A note on the Greek letter elements of the homotopy of the $L_n$-local spheres

TL;DR

This paper investigates the homotopy groups of localized spheres at a prime p, demonstrating the presence of Greek letter families and constructing specific spectra, thereby advancing understanding of chromatic homotopy theory.

Contribution

It establishes the existence of the $v_n^{-1}BP$-localized Smith-Toda spectrum $W_n$ for certain n and p, and identifies Greek letter families in the homotopy groups of localized spheres.

Findings

Greek letter families are present in the homotopy groups of $L_nS^0$ for $n^2 \,\leq\, 2p-1$.

Existence of the $v_n^{-1}BP$-localized Smith-Toda spectrum $W_n$ under specified conditions.
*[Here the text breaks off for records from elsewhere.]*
File: src/rtl/pixel_write_if.sv
`timescale 1ns/100ps
/* Pixel-word write requests from the span writer to the command sequencer,
   which forwards them to the memory bus. */
interface pixel_write_if import rast_pkg::*; ();

    addr_t address;
    data_t data;
    logic  valid;
    logic  accept;

    modport initiator (
        output address,
        output data,
        output valid,
        input  accept
    );

    modport target (
        input  address,
        input  data,
        input  valid,
        output accept
    );

endinterface

File: src/rtl/span_writer.sv
`timescale 1ns/100ps
/* Walks a rectangle two pixels per word, for a clear fill or a triangle's box,
   and issues a write for every word that passes the edge test. */
module span_writer import rast_pkg::*; (
    input  logic      clock,
    input  logic      reset_n,
    input  logic      job_valid,
    input  span_job_t job,
    input  logic      fill_start,
    input  span_job_t fill_job,
    pixel_write_if.initiator wr,
    output logic      span_done
);

    span_job_t          src;
    span_job_t          cur;
    logic               active;
    logic               load;
    logic               advance;
    logic               row_end;
    logic               last;
    logic [9:0]         x;
    logic [8:0]         y;
    addr_t              row_addr;
    // Values for the next word and the next row, stepped one ahead.
    logic signed [21:0] w0;
    logic signed [21:0] w1;
    logic signed [21:0] w2;
    logic signed [21:0] w0_row;
    logic signed [21:0] w1_row;
    logic signed [21:0] w2_row;

    function automatic logic covered(input logic signed [21:0] a, b, c);
        return (a <= 0 && b <= 0 && c <= 0) || (a >= 0 && b >= 0 && c >= 0);
    endfunction

    assign src = fill_start ? fill_job : job;
    assign load = job_valid || fill_start;
    assign advance = active && (!wr.valid || wr.accept);
    assign row_end = (x == cur.x_max);
    assign last = row_end && (y == cur.y_max);

    always_ff @(posedge clock or negedge reset_n) begin
        if (!reset_n) begin
            active <= 1'b0;
            wr.valid <= 1'b0;
            span_done <= 1'b0;
        end else begin
            span_done <= 1'b0;
            if (load) begin
                active <= 1'b1;
                wr.valid <= !src.edge_test || covered(src.w0, src.w1, src.w2);
            end else if (advance) begin
                if (last) begin
                    active <= 1'b0;
                    wr.valid <= 1'b0;
                    span_done <= 1'b1;
                end else if (row_end) begin
                    wr.valid <= !cur.edge_test || covered(w0_row, w1_row, w2_row);
                end else begin
                    wr.valid <= !cur.edge_test || covered(w0, w1, w2);
                end
            end
        end
    end

    always_ff @(posedge clock) begin
        if (load) begin
            cur <= src;
            x <= src.x_min;
            y <= src.y_min;
            wr.address <= src.start_addr;
            wr.data <= color_word(src.color);
            row_addr <= src.start_addr + addr_t'(fb_row_words);
            w0 <= src.w0 + src.step_x0;
            w1 <= src.w1 + src.step_x1;
            w2 <= src.w2 + src.step_x2;
            w0_row <= src.w0 + src.step_y0;
            w1_row <= src.w1 + src.step_y1;
            w2_row <= src.w2 + src.step_y2;
        end else if (advance && !last) begin
            if (row_end) begin
                x <= cur.x_min;
                y <= y + 9'd1;
                wr.address <= row_addr;
                row_addr <= row_addr + addr_t'(fb_row_words);
                w0 <= w0_row + cur.step_x0;
                w1 <= w1_row + cur.step_x1;
                w2 <= w2_row + cur.step_x2;
                w0_row <= w0_row + cur.step_y0;
                w1_row <= w1_row + cur.step_y1;
                w2_row <= w2_row + cur.step_y2;
            end else begin
                x <= x + 10'd2;
                wr.address <= wr.address + 1'b1;
                w0 <= w0 + cur.step_x0;
                w1 <= w1 + cur.step_x1;
                w2 <= w2 + cur.step_x2;
            end
        end
    end

endmodule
The delta family exists in $\,\pi_*(L_4S^0)$ for $(p,n)=(7,4)$).

Abstract

Let $BP$ denote the Brown-Peterson spectrum at a prime $p$, whose homotopy groups are isomorphic to the polynomial algebra generated by elements $v_i$'s for $i\ge 1$. We consider the homotopy groups of the $v_n^{-1}BP$-localized sphere spectrum $L_nS^0$ with $n^2\le 2p-1$, and show that the groups contain the $n$-th Greek letter family. For the proof of this, we further show the existence of the $v_n^{-1}BP$-localized Smith-Toda spectrum $W_n$ for the case $n^2\le 2p-1$. If the Smith-Toda spectrum $V(n-1)$ exists, then $L_nV(n-1)$ is an example of $W_n$. Previously, $W_n$ is shown to exist if $n^2+n\le 2p-1$. We also consider the case where $(p,n)=(7,4)$, and show the existence of the delta family in $\pi_*(L_4S^0)$.